December 04, 2014
Score 1 out of 10
Autonomy is used to provide the search feature in multiple of our company's products.
- It adheres to traditional Microsoft standards such as: fact-dump documentation with no coherent story or 'best practices' information, inability to automate common tasks, intentional obfuscation of its basic operations.
- It provides OK search results. Not great, but OK.
- There are about a dozen different config files to maintain, and the most important one is dynamically modified by Autonomy itself while it runs. Which means that it is impossible to automate the configuration or keep the configs in versioned source control. Even `cp *.cfg ~/cfgbak/` won't help you roll back a change, because it is never safe to restore a previous config. You'll be using `diff new.cfg old.cfg` a lot.

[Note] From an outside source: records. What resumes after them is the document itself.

<file path="src/sv/nns_pkg.sv">
// ----------------------------------------------------------------------------
// nns_pkg
// Types and constants shared by the nearest neighbor search block.
// ----------------------------------------------------------------------------
package nns_pkg;

	localparam int MAX_FACES   = 256;
	localparam int MAX_EIGENS  = 64;
	localparam int FACE_W      = $clog2(MAX_FACES);
	localparam int EIGEN_W     = $clog2(MAX_EIGENS);
	localparam int COEF_W      = 24;
	localparam int SQ_W        = 2 * COEF_W + 1;
	localparam int DIST_W      = SQ_W + EIGEN_W;
	localparam int FE_W        = FACE_W + EIGEN_W + 1;
	localparam int QUEUE_DEPTH = 4;
	localparam int QPTR_W      = $clog2(QUEUE_DEPTH);
	localparam int CFG_W       = 9;
	localparam logic [15:0] CONF_SAT_K = 16'd49152;
	localparam logic signed [16:0] CONF_ONE = 17'sd16384;

	typedef enum logic [0:0] {
		REG_NUM_FACES  = 1'b0,
		REG_NUM_EIGENS = 1'b1
	} cfg_reg_t;

	typedef enum logic [1:0] {
		KIND_REF,
		KIND_QRY,
		KIND_SRCH
	} kind_t;

	typedef enum logic [2:0] {
		ST_IDLE,
		ST_ISSUE,
		ST_DRAIN,
		ST_SQ,
		ST_MUL,
		ST_CMP,
		ST_EMIT
	} state_t;

	typedef struct packed {
		logic                     command;
		logic [7:0]               face_index;
		logic [5:0]               coeff_index;
		logic signed [COEF_W-1:0] coefficient;
		logic                     last_element;
	} item_t;

	typedef struct packed {
		logic [7:0]         nearest_index;
		logic [62:0]        min_distance;
		logic signed [15:0] confidence;
	} result_t;

	typedef struct packed {
		kind_t                    kind;
		logic [FACE_W-1:0]        face;
		logic [EIGEN_W-1:0]       pos;
		logic signed [COEF_W-1:0] coef;
	} word_t;

endpackage

</file>
<file path="src/sv/nns_front.sv">
// ----------------------------------------------------------------------------
// nns_front
// Accepts input words, classifies them and hands them to the queue.
// ----------------------------------------------------------------------------
module nns_front (
	input  logic          clk,
	input  logic          arst_n,
	input  logic          start,
	input  nns_pkg::item_t item,
	output logic          busy,
	input  logic          full,
	output logic          push,
	output nns_pkg::word_t word
);
	import nns_pkg::*;

	logic  vld_s1;
	word_t word_s1;
	logic  accept;

	assign busy   = vld_s1 && full;
	assign push   = vld_s1 && !full;
	assign accept = start && !busy;
	assign word   = word_s1;

	always_ff @(posedge clk or negedge arst_n) begin
		if (!arst_n) begin
			vld_s1 <= 1'b0;
		end else if (accept) begin
			vld_s1 <= 1'b1;
		end else if (push) begin
			vld_s1 <= 1'b0;
		end
	end

	always_ff @(posedge clk) begin
		if (accept) begin
			word_s1.kind <= !item.command ? KIND_REF :
				(item.last_element ? KIND_SRCH : KIND_QRY);
			word_s1.face <= item.face_index[FACE_W-1:0];
			word_s1.pos  <= item.coeff_index[EIGEN_W-1:0];
			word_s1.coef <= item.coefficient;
		end
	end

endmodule

</file>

- The Linux port is poorly thought out. The binaries are named *.exe. The StartService.sh scripts contain both `echo 'Are you sure you want to start the service? Hit ctrl-C to cancel''; read dummy` and, I kid you not, a `chmod a+x /path/to/my/binary.exe`.
- Many features are poorly documented, leading to lots of back and forth with the support department just to answer basic questions like "what does this error code in my logs signify?"
- It seems to reinvent the wheel, poorly, everywhere. E.g. the scheduled backup feature rolls through a user-defined finite list of directories in which to store backups. On day 0 it uses directory 0, on day 1 it uses directory 1, and after day N it rolls back and overwrites directory 0. Why would this be preferable to using a single directory and naming zip files based on the current timestamp?
Read this authenticated review
It does a decent job at its core functions (that other free software does just as well or better).